### Exercise goal
All the data should be printed again exactly as written.

[Saved entries]

- - - - - - -

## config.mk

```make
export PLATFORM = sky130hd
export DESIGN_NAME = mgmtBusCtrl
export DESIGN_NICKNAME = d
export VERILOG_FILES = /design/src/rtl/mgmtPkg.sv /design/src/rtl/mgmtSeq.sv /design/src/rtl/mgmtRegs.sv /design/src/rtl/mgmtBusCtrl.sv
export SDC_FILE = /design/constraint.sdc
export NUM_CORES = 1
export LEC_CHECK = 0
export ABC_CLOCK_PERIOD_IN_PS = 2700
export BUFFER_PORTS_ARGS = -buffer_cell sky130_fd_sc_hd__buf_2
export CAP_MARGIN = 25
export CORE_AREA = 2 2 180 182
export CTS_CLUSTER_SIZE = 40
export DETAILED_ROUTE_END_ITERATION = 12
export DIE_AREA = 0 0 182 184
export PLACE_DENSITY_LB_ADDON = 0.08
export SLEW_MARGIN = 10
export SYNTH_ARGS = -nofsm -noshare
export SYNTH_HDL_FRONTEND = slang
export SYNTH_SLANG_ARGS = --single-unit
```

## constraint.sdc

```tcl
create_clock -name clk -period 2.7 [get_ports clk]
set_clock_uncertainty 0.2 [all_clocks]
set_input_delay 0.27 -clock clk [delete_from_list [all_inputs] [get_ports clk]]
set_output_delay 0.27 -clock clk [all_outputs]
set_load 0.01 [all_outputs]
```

- - - - - - -

### Solution to this problem
## config.mk

```make
export PLATFORM = sky130hd
export DESIGN_NAME = mgmtBusCtrl
export DESIGN_NICKNAME = d
export VERILOG_FILES = /design/src/rtl/mgmtPkg.sv /design/src/rtl/mgmtSeq.sv /design/src/rtl/mgmtRegs.sv /design/src/rtl/mgmtBusCtrl.sv
export SDC_FILE = /design/constraint.sdc
export NUM_CORES = 1
export LEC_CHECK = 0
export ABC_CLOCK_PERIOD_IN_PS = 2700
export BUFFER_PORTS_ARGS = -buffer_cell sky130_fd_sc_hd__buf_2
export CAP_MARGIN = 25
export CORE_AREA = 2 2 180 182
export CTS_CLUSTER_SIZE = 40
export DETAILED_ROUTE_END_ITERATION = 12
export DIE_AREA = 0 0 182 184
export PLACE_DENSITY_LB_ADDON = 0.08
export SLEW_MARGIN = 10
export SYNTH_ARGS = -nofsm -noshare
export SYNTH_HDL_FRONTEND = slang
export SYNTH_SLANG_ARGS = --single-unit
```

## constraint.sdc

```tcl
create_clock -name clk -period 2.7 [get_ports clk]
set_clock_uncertainty 0.2 [all_clocks]
set_input_delay 0.27 -clock clk [delete_from_list [all_inputs] [get_ports clk]]
set_output_delay 0.27 -clock clk [all_outputs]
set_load 0.01 [all_outputs]
```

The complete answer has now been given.